In the scientific literature, various aspects of corruption in the field under consideration have devoted their works to E. Yu. Antonova [6; 7], V. V. Astanin [8–10], B. V. Volzhenkin [11; 12], G. S. Goncharenko [13], A. S. Gorelik [14; 15], N. A. Egorova [16], S. V. Izosimov [17], O. S. Kapinus [18], M. K. Karandyshev [19], S. D. Krasnousov [20], N. A. Lopashenko [21; 22], S. D. Makarov [23], T. A. Nekrasova [24; 25], V. A. Nomokonov [26; 27], S. Yu. Suikov [28], Yu. V. Truntsevsky [29–31], L. P. Tumarkina [32], D. R. Fedoriv and M. L. Gachava [33], T. Ya. Khabrieva [29], G. N. Khlupina [1], A. M. Tsirin [29; 34; 35], E. S. Shalygina [36], E. S. Shimshilova [37], I. V. Shishko [1; 38], A.M. Shunaev [39], P. S. Yani [40; 41], et al.

The analysis of the conducted research has revealed the main approaches to understanding the features of corruption in commercial organizations, which reflect its various aspects and ways to prevent it. Meanwhile, the question of the socio-legal characteristics of corruption in commercial organizations remains open today.

Corruption in commercial organizations is a kind of generic socio-legal phenomenon. In turn, this type of corruption has its own characteristic features, which are revealed in the features of the sphere of existence, the subject composition, as well as the purpose of corrupt behavior [42, p. 121].

In the sphere of the existence of corruption in commercial organizations, there are both internal management activities of commercial organizations, and external activities of a commercial organization carried out in conjunction with other business entities, including representatives of the public sector.

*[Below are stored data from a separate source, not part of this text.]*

===== src/rtl/i2c_line_sync.sv =====
module i2c_line_sync #(
  parameter int unsigned STAGES = 2
) (
  input  logic clk,
  input  logic rst_n,
  input  logic scl_i,
  input  logic sda_i,
  output logic scl_o,
  output logic scl_rise_o,
  output logic scl_fall_o,
  output logic sda_o,
  output logic start_o,
  output logic stop_o
);
  logic [STAGES-1:0] scl_ch;
  logic [STAGES-1:0] sda_ch;
  logic              scl_prev_q;
  logic              sda_prev_q;

  for (genvar g = 0; g < STAGES; g++) begin : g_stage
    logic scl_d, sda_d;
    if (g == 0) begin : g_first
      assign scl_d = scl_i;
      assign sda_d = sda_i;
    end else begin : g_next
      assign scl_d = scl_ch[g-1];
      assign sda_d = sda_ch[g-1];
    end
    always_ff @(posedge clk or negedge rst_n) begin
      if (!rst_n) begin
        scl_ch[g] <= 1'b1;
        sda_ch[g] <= 1'b1;
      end else begin
        scl_ch[g] <= scl_d;
        sda_ch[g] <= sda_d;
      end
    end
  end

  always_ff @(posedge clk or negedge rst_n) begin
    if (!rst_n) begin
      scl_prev_q <= 1'b1;
      sda_prev_q <= 1'b1;
    end else begin
      scl_prev_q <= scl_ch[STAGES-1];
      sda_prev_q <= sda_ch[STAGES-1];
    end
  end

  assign scl_o      = scl_ch[STAGES-1];
  assign sda_o      = sda_ch[STAGES-1];
  assign scl_rise_o = scl_o & ~scl_prev_q;
  assign scl_fall_o = ~scl_o & scl_prev_q;
  assign start_o    = scl_o & scl_prev_q & sda_prev_q & ~sda_o;
  assign stop_o     = scl_o & scl_prev_q & ~sda_prev_q & sda_o;
endmodule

Most commercial organizations have a general legal capacity, that is, the ability to have civil rights and bear the civil duties necessary to carry out any activities not prohibited by law. One of a commercial organization's main activities is entrepreneurial activity, which is to extract profit [43]. In the scientific literature, such categories as "business corruption" is mainly used to denote corruption manifestations in entrepreneurial activity. In reference sources, "business corruption" is defined as "internal corrupt behavior in commercial organizations that do not go beyond the redistribution of an economic entity" [44], and "business corruption" is defined as "the provision of property benefits to state or municipal employees by entrepreneurs on their business affairs" [45]. According to the researchers, "business corruption occurs when one of the subjects of corruption relations is necessarily a representative of a business, an entrepreneur, and the other party can alternatively be a representative of the government, an official or an employee of a business structure or a citizen" [46]. In this case, business corruption is contrasted with everyday corruption, in which ordinary citizens are forced to get involved [47, p. 6]. The situation in which corruption relations arise between business entities and authorities is referred to in the literature as "state-commercial corruption" [44, p. 96].

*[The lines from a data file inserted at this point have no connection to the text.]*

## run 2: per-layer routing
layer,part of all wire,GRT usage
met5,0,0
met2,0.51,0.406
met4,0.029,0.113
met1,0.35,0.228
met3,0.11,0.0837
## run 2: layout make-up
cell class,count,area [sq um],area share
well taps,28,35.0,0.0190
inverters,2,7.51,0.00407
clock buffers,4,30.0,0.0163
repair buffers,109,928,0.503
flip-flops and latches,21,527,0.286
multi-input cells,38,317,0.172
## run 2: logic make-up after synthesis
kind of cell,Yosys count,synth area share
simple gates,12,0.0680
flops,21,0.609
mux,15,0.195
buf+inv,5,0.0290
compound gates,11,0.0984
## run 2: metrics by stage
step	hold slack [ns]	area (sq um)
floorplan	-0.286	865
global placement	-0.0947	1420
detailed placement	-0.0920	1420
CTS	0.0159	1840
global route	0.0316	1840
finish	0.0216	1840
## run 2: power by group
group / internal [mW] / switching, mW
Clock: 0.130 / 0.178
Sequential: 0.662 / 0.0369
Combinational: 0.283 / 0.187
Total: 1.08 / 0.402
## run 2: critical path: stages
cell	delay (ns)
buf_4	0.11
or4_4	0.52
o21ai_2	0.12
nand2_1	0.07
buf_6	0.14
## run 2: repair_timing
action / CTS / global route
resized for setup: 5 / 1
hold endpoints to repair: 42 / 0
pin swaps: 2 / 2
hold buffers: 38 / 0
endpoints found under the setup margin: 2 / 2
File: src/rtl/irq_summary.sv
module irq_summary #(
  parameter int W = 14,
  parameter logic [W-1:0] NMASK = '0,
  parameter logic [W-1:0] AMASK = '0
) (
  input  logic [W-1:0] q_i,
  input  logic [1:0]   en_i,
  output logic         nis_o,
  output logic         ais_o,
  output logic         irq_o
);
  always_comb begin
    nis_o = |(q_i & NMASK);
    ais_o = |(q_i & AMASK);
    irq_o = (nis_o & en_i[0]) | (ais_o & en_i[1]);
  end
endmodule

File: src/rtl/dma_irq_status.sv
module dma_irq_status
  import dma_irq_pkg::*;
(
  input  logic              clk,
  input  logic              rst_n,
  input  logic [EV_W-1:0]   ev_i,
  input  logic [ST_W-1:0]   tx_state_i,
  input  logic [ST_W-1:0]   rx_state_i,
  input  logic [ST_W-1:0]   berr_type_i,
  input  logic              wr_en_i,
  input  logic [WORD_W-1:0] wr_data_i,
  output logic [WORD_W-1:0] rd_data_o,
  input  logic [1:0]        irq_en_i,
  output logic              irq_o
);
  logic [EV_W-1:0] clr_w, ev_q;
  logic            nis_w, ais_w;

  assign clr_w = wr_en_i ? wr_data_i[EV_W-1:0] : '0;

  irq_sticky_bank #(.W(EV_W), .MASK(LIVE_MASK)) bank_i (
    .clk(clk), .rst_n(rst_n), .set_i(ev_i), .clr_i(clr_w), .q_o(ev_q));

  irq_summary #(.W(EV_W), .NMASK(NORM_MASK), .AMASK(ABN_MASK)) sum_i (
    .q_i(ev_q), .en_i(irq_en_i), .nis_o(nis_w), .ais_o(ais_w), .irq_o(irq_o));

  always_comb begin
    rd_data_o = '0;
    rd_data_o[EV_W-1:0] = ev_q;
    rd_data_o[AIS_BIT]  = ais_w;
    rd_data_o[NIS_BIT]  = nis_w;
    rd_data_o[RXST_LSB +: ST_W] = rx_state_i;
    rd_data_o[TXST_LSB +: ST_W] = tx_state_i;
    rd_data_o[BERR_LSB +: ST_W] = berr_type_i;
  end


  rsvd_zero_chk: assert property (@(posedge clk) disable iff (!rst_n)
    (rd_data_o[WORD_W-1:TOP_LSB] == '0) && !rd_data_o[14] &&
    (rd_data_o[12:10] == 3'b0) && !rd_data_o[4]);

  nis_cover_chk: assert property (@(posedge clk) disable iff (!rst_n)
    rd_data_o[NIS_BIT] == (rd_data_o[0] | rd_data_o[2] | rd_data_o[6]));

  ais_cover_chk: assert property (@(posedge clk) disable iff (!rst_n)
    rd_data_o[AIS_BIT] == (|{rd_data_o[1], rd_data_o[3], rd_data_o[5],
                             rd_data_o[7], rd_data_o[8], rd_data_o[9], rd_data_o[13]}));

  irq_source_chk: assert property (@(posedge clk) disable iff (!rst_n)
    irq_o |-> ((rd_data_o[NIS_BIT] && irq_en_i[0]) || (rd_data_o[AIS_BIT] && irq_en_i[1])));

  reset_quiet_chk: assert property (@(posedge clk)
    !rst_n |-> (!irq_o && rd_data_o[NIS_BIT:0] == '0));
endmodule

File: config.mk
export PLATFORM = sky130hd
export DESIGN_NAME = dma_irq_status
export DESIGN_NICKNAME = d
export VERILOG_FILES = /design/src/rtl/dma_irq_pkg.sv /design/src/rtl/irq_sticky_bank.sv /design/src/rtl/irq_summary.sv /design/src/rtl/dma_irq_status.sv
export SDC_FILE = /design/constraint.sdc
export NUM_CORES = 1
export LEC_CHECK = 0
export CORE_ASPECT_RATIO = 1.5
export CORE_MARGIN = 5
export CORE_UTILIZATION = 23
export CTS_CLUSTER_DIAMETER = 60
export DETAILED_ROUTE_END_ITERATION = 6
export GPL_ROUTABILITY_DRIVEN = 0
export PLACE_DENSITY_LB_ADDON = 0.3
export SYNTH_ARGS = -nofsm -noshare
export SYNTH_HDL_FRONTEND = slang
export SYNTH_SLANG_ARGS = --single-unit
File: constraint.sdc
create_clock -name clk -period 1.6 [get_ports clk]
set_clock_uncertainty 0.2 [all_clocks]
set_input_delay 0.32 -clock clk [delete_from_list [all_inputs] [get_ports clk]]
set_output_delay 0.32 -clock clk [all_outputs]
set_load 0.005 [all_outputs]
File: src/rtl/par_spi_echo_pkg.sv
package par_spi_echo_pkg;

    typedef enum logic [1:0] {
        SPI_IDLE  = 2'd0,
        SPI_SHIFT = 2'd1,
        SPI_DONE  = 2'd2
    } spi_state_t;

endpackage

File: src/rtl/pse_sync.sv
module pse_sync #(
    parameter int              WIDTH   = 1,
    parameter int              STAGES  = 2,
    parameter logic [WIDTH-1:0] RST_VAL = '0
) (
    input  logic             clk,
    input  logic             rst_n,
    input  logic [WIDTH-1:0] d,
    output logic [WIDTH-1:0] q
);

    logic [WIDTH-1:0] chain [STAGES];

    always_ff @(posedge clk or negedge rst_n) begin
        if (!rst_n) begin
            for (int i = 0; i < STAGES; i++) begin
                chain[i] <= RST_VAL;
            end
        end else begin
            chain[0] <= d;
            for (int i = 1; i < STAGES; i++) begin
                chain[i] <= chain[i-1];
            end
        end
    end

    assign q = chain[STAGES-1];

endmodule

File: src/rtl/pse_capture.sv
module pse_capture #(
    parameter int DATA_W = 8
) (
    input  logic              clk,
    input  logic              rst_n,
    input  logic              trig_s,
    input  logic [DATA_W-1:0] par_data,
    input  logic              xfer_done,
    output logic [DATA_W-1:0] hold,
    output logic              ready,
    output logic              cap_evt
);

    logic              trig_d;
    logic [DATA_W-1:0] hold_mux;
    logic              ready_nxt;

    always_ff @(posedge clk or negedge rst_n) begin
        if (!rst_n) begin
            trig_d <= 1'b0;
        end else begin
            trig_d <= trig_s;
        end
    end

    assign cap_evt = trig_s & ~trig_d;

    // explicit load-source selection for the holding register
    always_comb begin
        unique case (cap_evt)
            1'b1:    hold_mux = par_data;
            default: hold_mux = hold;
        endcase
    end

    // capture takes precedence over clear
    always_comb begin
        if (cap_evt) begin
            ready_nxt = 1'b1;
        end else if (xfer_done) begin
            ready_nxt = 1'b0;
        end else begin
            ready_nxt = ready;
        end
    end

    always_ff @(posedge clk or negedge rst_n) begin
        if (!rst_n) begin
            hold  <= '0;
            ready <= 1'b0;
        end else begin
            hold  <= hold_mux;
            ready <= ready_nxt;
        end
    end

    a_r2_capture_load: assert property (@(posedge clk) disable iff (!rst_n)
        cap_evt |=> (hold == $past(par_data)));

    a_r3_hold_stable: assert property (@(posedge clk) disable iff (!rst_n)
        !cap_evt |=> $stable(hold));

    a_r7_flag_clear: assert property (@(posedge clk) disable iff (!rst_n)
        (xfer_done && !cap_evt) |=> !ready);

    a_r8_set_wins: assert property (@(posedge clk) disable iff (!rst_n)
        cap_evt |=> ready);

endmodule

File: src/rtl/pse_spi_tx.sv
module pse_spi_tx
    import par_spi_echo_pkg::*;
#(
    parameter int DATA_W = 8
) (
    input  logic              clk,
    input  logic              rst_n,
    input  logic              sck_s,
    input  logic              cs_n_s,
    input  logic [DATA_W-1:0] load_byte,
    output logic              miso,
    output logic              miso_oe,
    output logic              xfer_done
);

    localparam int CNT_W = (DATA_W > 1) ? $clog2(DATA_W) : 1;
    localparam logic [CNT_W-1:0] LAST_BIT = CNT_W'(DATA_W - 1);

    spi_state_t        state, state_nxt;
    logic              sck_d, cs_d;
    logic              cs_fall, cs_rise, sck_rise, sck_fall;
    logic [DATA_W-1:0] tx_q;
    logic [CNT_W-1:0]  cnt_q;

    always_ff @(posedge clk or negedge rst_n) begin
        if (!rst_n) begin
            sck_d <= 1'b0;
            cs_d  <= 1'b1;
        end else begin
            sck_d <= sck_s;
            cs_d  <= cs_n_s;
        end
    end

    assign cs_fall  = ~cs_n_s & cs_d;
    assign cs_rise  = cs_n_s & ~cs_d;
    assign sck_rise = sck_s & ~sck_d & ~cs_n_s;
    assign sck_fall = ~sck_s & sck_d & ~cs_n_s;

    // next-state logic
    always_comb begin
        state_nxt = state;
        xfer_done = 1'b0;
        unique case (state)
            SPI_IDLE: begin
                if (cs_fall) state_nxt = SPI_SHIFT;
            end
            SPI_SHIFT: begin
                if (cs_rise) begin
                    state_nxt = SPI_IDLE;
                end else if (sck_rise && cnt_q == LAST_BIT) begin
                    state_nxt = SPI_DONE;
                    xfer_done = 1'b1;
                end
            end
            SPI_DONE: begin
                if (cs_rise) state_nxt = SPI_IDLE;
            end
            default: state_nxt = SPI_IDLE;
        endcase
    end

    // state register
    always_ff @(posedge clk or negedge rst_n) begin
        if (!rst_n) begin
            state <= SPI_IDLE;
        end else begin
            state <= state_nxt;
        end
    end

    // shift register and bit counter
    always_ff @(posedge clk or negedge rst_n) begin
        if (!rst_n) begin
            tx_q  <= '0;
            cnt_q <= '0;
        end else begin
            if (state == SPI_IDLE && cs_fall) begin
                tx_q  <= load_byte;
                cnt_q <= '0;
            end else if (state == SPI_SHIFT && !cs_rise) begin
                if (sck_rise) begin
                    cnt_q <= cnt_q + 1'b1;
                end else if (sck_fall) begin
                    tx_q <= {tx_q[DATA_W-2:0], 1'b0};
                end
            end
        end
    end

    // outputs
    always_comb begin
        miso    = 1'b0;
        miso_oe = 1'b0;
        unique case (state)
            SPI_IDLE:  begin miso = 1'b0;         miso_oe = 1'b0; end
            SPI_SHIFT: begin miso = tx_q[DATA_W-1]; miso_oe = 1'b1; end
            SPI_DONE:  begin miso = 1'b0;         miso_oe = 1'b1; end
            default:   begin miso = 1'b0;         miso_oe = 1'b0; end
        endcase
    end

    a_r5_load_on_select: assert property (@(posedge clk) disable iff (!rst_n)
        (state == SPI_IDLE && cs_fall) |=> (tx_q == $past(load_byte)));

    a_r6_release_on_deselect: assert property (@(posedge clk) disable iff (!rst_n)
        cs_rise |=> !miso_oe);

    a_r9_done_holds: assert property (@(posedge clk) disable iff (!rst_n)
        xfer_done |=> (state == SPI_DONE));

    a_r9_done_quiet: assert property (@(posedge clk) disable iff (!rst_n)
        (state == SPI_DONE && !cs_rise) |=> (state == SPI_DONE && !miso));

endmodule

File: src/rtl/par_spi_echo.sv
module par_spi_echo #(
    parameter int DATA_W      = 8,
    parameter int SYNC_STAGES = 2
) (
    input  logic              clk,
    input  logic              rst_n,
    input  logic [DATA_W-1:0] host_data,
    input  logic              host_trig,
    input  logic              spi_sck,
    input  logic              spi_cs_n,
    output logic              spi_miso,
    output logic              spi_miso_oe,
    output logic              data_ready
);

    // bit order of the synchroniser bank
    localparam int IDX_TRIG = 0;
    localparam int IDX_SCK  = 1;
    localparam int IDX_CS   = 2;
    localparam int N_SYNC   = 3;
    localparam logic [N_SYNC-1:0] SYNC_RST = N_SYNC'(1) << IDX_CS;

    logic [N_SYNC-1:0] raw_in, synced;
    logic [DATA_W-1:0] hold;
    logic              xfer_done;
    logic              cap_evt;

    always_comb begin
        raw_in           = '0;
        raw_in[IDX_TRIG] = host_trig;
        raw_in[IDX_SCK]  = spi_sck;
        raw_in[IDX_CS]   = spi_cs_n;
    end

    pse_sync #(
        .WIDTH   (N_SYNC),
        .STAGES  (SYNC_STAGES),
        .RST_VAL (SYNC_RST)
    ) u_sync (
        .clk   (clk),
        .rst_n (rst_n),
        .d     (raw_in),
        .q     (synced)
    );

    pse_capture #(
        .DATA_W (DATA_W)
    ) u_capture (
        .clk       (clk),
        .rst_n     (rst_n),
        .trig_s    (synced[IDX_TRIG]),
        .par_data  (host_data),
        .xfer_done (xfer_done),
        .hold      (hold),
        .ready     (data_ready),
        .cap_evt   (cap_evt)
    );

    pse_spi_tx #(
        .DATA_W (DATA_W)
    ) u_spi (
        .clk       (clk),
        .rst_n     (rst_n),
        .sck_s     (synced[IDX_SCK]),
        .cs_n_s    (synced[IDX_CS]),
        .load_byte (hold),
        .miso      (spi_miso),
        .miso_oe   (spi_miso_oe),
        .xfer_done (xfer_done)
    );

    a_r6_idle_quiet: assert property (@(posedge clk) disable iff (!rst_n)
        !spi_miso_oe |-> !spi_miso);

    a_r8_capture_flags: assert property (@(posedge clk) disable iff (!rst_n)
        cap_evt |=> data_ready);

endmodule

File: config.mk
export PLATFORM = sky130hd
export DESIGN_NAME = par_spi_echo
export DESIGN_NICKNAME = d
export VERILOG_FILES = /design/src/rtl/par_spi_echo_pkg.sv /design/src/rtl/pse_sync.sv /design/src/rtl/pse_capture.sv /design/src/rtl/pse_spi_tx.sv /design/src/rtl/par_spi_echo.sv
export SDC_FILE = /design/constraint.sdc
export NUM_CORES = 1
export LEC_CHECK = 0
export BUFFER_PORTS_ARGS = -buffer_cell sky130_fd_sc_hd__buf_2
export CAP_MARGIN = 10
export CORE_ASPECT_RATIO = 1.5
export CORE_UTILIZATION = 50
export CTS_CLUSTER_SIZE = 24
export DETAILED_ROUTE_END_ITERATION = 10
export GPL_ROUTABILITY_DRIVEN = 0
export PLACE_DENSITY = 0.7
export SLEW_MARGIN = 20
export SYNTH_ARGS = -nofsm -noshare
export SYNTH_HDL_FRONTEND = slang
export SYNTH_SLANG_ARGS = --single-unit
export TNS_END_PERCENT = 50
File: constraint.sdc
create_clock -name clk -period 1.65 [get_ports clk]
set_input_delay 0.2475 -clock clk [delete_from_list [all_inputs] [get_ports clk]]
set_output_delay 0.2475 -clock clk [all_outputs]
set_load 0.005 [all_outputs]
==> summary.txt <==
STA
  – Max frequency: 640 MHz
  – Crit path time final: 1.56 ns
  – Period utilisation layout: 94.6%
  – Final Max Slew Viols: 0
  – Least-Margin Pin Slew: 0.664 ns
  – Slew HR: 55.7%
  – PnR worst setup slack: 0.0884 ns
  – Setup TNS: 0 ns
  – Setup violations, final: 0
  – Skew final: 0.0101 ns
  – Final Hold Fails: 0
  – RSZ-0062 raised after global routing: no

Logic synthesis
  – Synthesized area per cell: 13.3 sq um
  – Top_reg_cell synth: dfrtp_1
  – Simple-gate share of the synthesized area: 10.7%
  – Xor/xnor cell area share of the yosys netlist: 0.666%
  – Fraction of registers with async set/reset: 100%
  – Main combinational cell family by area after synthesis: multiplexers
  – Yosys warnings: 0
  – Synthesized-area fraction occupied by adder cells: 5.71%
  – Mapped cell area: 1320 sq um
  – Post-synth EDFFs: 0
  – Sequential area share after synthesis: 59.3%
  – Compound-gate portion of the synthesized area: 6.37%
  – Unique masters post-synth: 29
  – Number of nets produced by synthesis: 118
  – Multiplexer share of the synthesized area: 14.8%
  – Yosys reg bits: 31
  – Synthesized netlist cell count: 99

Global route
  – Grt ovf: 0
  – Total GRT Usage: 18.7%
  – First-pass GRT wire length: 3730 um
  – Vias in the first global route: 871
  – Antenna violations before repair: 0
  – Largest net degree at the start of global routing: 32

Worst setup path
  – WP data required: 1.87 ns
  – Crit path max fanout: 3
  – Crit path launch type: flop
  – Crit path DAT: 1.78 ns
  – Crit Path Class: reg -> reg
  – R2R Path Start: u_spi.state[0]
  – Worst Setup End Kind: flop
  – R2R cell count: 5
  – Internal reg-to-reg setup slack: 0.09 ns
  – Worst r2r dst: u_spi.state[0]

Clock tree
  – TritonCTS Sinks: 31
  – Max clock buf depth: 2
  – Clock H-tree levels: 2
  – CTS tree: yes
  – Root Driver: clkbuf_4
  – TritonCTS Buffers: 5
  – Clock transition at path regs: 0.09 ns
  – Worst-Skew Late Latency: 0.33 ns

Final layout
  – Finished layout cell area: 1580 sq um
  – FILL cells: 200
  – Post-layout util: 63.7%
  – Antenna diode count: 0
  – Nets: 145
  – Layout cells sized above 1: 37.8%
  – Area Growth Syn to Fin: 20.0%

Power
  – Highest ir drop seen on vdd: 0.870 mV
  – PwrDens: 1310 nW/um^2
  – P_leak: 0.000701 uW

Place
  – Placed Area: 1440 sq um
  – PortBufs: 15
  – Half-perimeter wire length after placement: 1460 um
  – Worst slack, placed: -0.0187 ns

Drt
  – Initial drt markers: 9
  – WL final: 2130 um
  – Antenna-violating nets left: 0
  – DRC errors left: 0
  – Avg WL per Cell: 14.1 um
  – Drt pass-1 iters: 6
  – Via count: 808
  – Vias per cell: 5.35

Die
  – Die area: 2840 sq um
  – Core area: 2480 sq um
  – Die X: 43.9 um
  – Die Ht: 64.8 um
  – I/O pin count: 16
  – Starting density of the core: 53.1%
  – Num rows: 22

Status
  – Outcome: finished clean

Min path
  – Worst hold path cell count: 1
  – Min-delay src: host_trig
  – Hold crit path type: in -> reg
  – WHS Endpoint: u_sync.chain[3]

Run
  – # Max-Cap Violations: 0
-- state kept, by name, summed over array words and instances (netlist names) --
signal            count
u_capture.hold        8
u_spi.tx_q            8
u_spi.cnt_q           3
u_sync.chain          3
u_sync.q              3
u_spi.state           2
u_capture.ready       1
u_capture.trig_d      1
u_spi.cs_d            1
u_spi.sck_d           1
-- placed cells by master (no fill, tap or decap), types with 2 or more instances in the layout --
master	Yosys	layout
dfrtp_1	28	28
buf_2	2	15
nor2_1	11	11
mux2i_1	9	9
a21oi_1	7	7
mux2_2	6	6
clkbuf_4	0	5
buf_4	1	5
inv_1	4	3
dfstp_2	3	3
nand2_1	2	2
mux2_1	2	2
ha_1	6	2
ha_4	0	2
ha_2	0	2
clkbuf_1	0	2
dlygate4sd3_1	0	2
-- cell families (layout without fill, tap and decap cells) --
logic type / after synthesis / after routing
AOI/OAI and AO/OA: 12 / 12
muxes: 18 / 18
DFF: 31 / 31
and+or+nand+nor: 24 / 24
adders and majority gates: 6 / 6
buffers and inverters: 7 / 35
xor gates and xnor gates: 1 / 1
-- timing repair --
item / CTS / global route
buffers inserted: 0 / 3
endpoints found under the setup margin: 1 / 9
pin swaps: 0 / 1
hold buffers: 2 / 0
hold endpoints to repair: 29 / 0
gates resized for setup: 2 / 7
-- worst max-delay path by stage --
stage	from	to	slack (ns)	cells past startpoint
2_1_floorplan	u_spi.cnt_q[0]	u_spi.state[0]	0.08	6
3_3_place_gp	u_spi.cnt_q[0]	u_spi.state[0]	0.05	6
3_5_place_dp	u_spi.state[0]	u_spi.state[0]	-0.02	5
4_1_cts	u_spi.cnt_q[0]	u_spi.state[0]	0.006	6
5_1_grt	u_spi.state[0]	u_spi.tx_q[6]	0.007	7
6_report	u_spi.state[0]	u_spi.state[0]	0.09	5
-- report_power, final --
group,leakage (uW),internal [uW],switching (uW)
registers,0.000357,924,91.6
clock network,0.0000293,166,243
logic,0.000315,354,296
-- through the flow --
step | hold slack (ns) | instances | power [uW]
2_1_floorplan | -0.0481 | 99 | 1400
3_3_place_gp | 0.317 | 138 | 1530
3_5_place_dp | 0.321 | 138 | 1570
4_1_cts | 0.00993 | 148 | 2000
5_1_grt | 0.0109 | 151 | 2220
6_report | 0.0277 | 151 | 2070
-- worst max-delay path, stage by stage, from the launching register on --
cell and delay [ns]:
dfrtp_1 0.38, inv_1 0.11, ha_2 0.23, a2111oi_4 0.36, nor3_2 0.08, mux2_4 0.30
-- cells in the mapped netlist, types with 2 or more instances --
cell type   n  area (sq um)
dfstp_2     3          78.8
ha_1        6          75.1
a21oi_1     7          35.0
nor3_1      2          10.0
mux2_2      6          67.6
nand2_1     2          7.51
mux2_1      2          22.5
mux2i_1     9          90.1
nor2_1     11          41.3
inv_1       4          15.0
buf_2       2          10.0
dfrtp_1    28           701
-- routing by layer --
metal / routed length (um) / track usage [%]
met1: 905 / 20.0
met4: 58 / 10.2
met5: 0 / 0
met3: 79 / 6.69
met2: 1090 / 31.2
-- cell type report --
cell class              instances  area, sq um  share of cell area, %
repair buffers                 23          153                   9.67
multi-input cells              61          551                   34.9
well taps                      24         30.0                   1.90
inverters                       4         15.0                  0.952
clock buffers                   7         45.0                   2.85
clock inverters                 1         5.00                  0.317
flip-flops and latches         31          779                   49.4
Note: power is estimated with default switching activity, not from simulation.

The concept of "corporate corruption" can also be found in the scientific literature. According to N. A. Podolny and N. N. Podolnaya, the sphere of existence of this type of corruption is "the sphere of corporate relations, that is, relations that arise and unfold in the economy. However, this is not all relations in the economic sphere, as a corporation is a self-governing association of individuals, and therefore the relations that arise in connection with the participation of corporations in them do not cover the entire sphere of the economy" [48, p. 523]. It seems that the content of the concepts of "corruption in commercial organizations" and "corporate corruption" have some similarities, but they are not identical, as in accordance with Part 1 of Article 65.1 of the Civil Code of the Russian Federation, corporate legal entities include both commercial (business partnerships and societies, peasant [farmer] farms, business partnerships, production, and consumer cooperatives), as well as non-profit organizations (public organizations, social movements, associations [unions], notary chambers, real estate owners' associations, Cossack societies, etc.). At the same time, state and municipal enterprises that are commercial organizations belong to unitary legal entities [49, p. 321].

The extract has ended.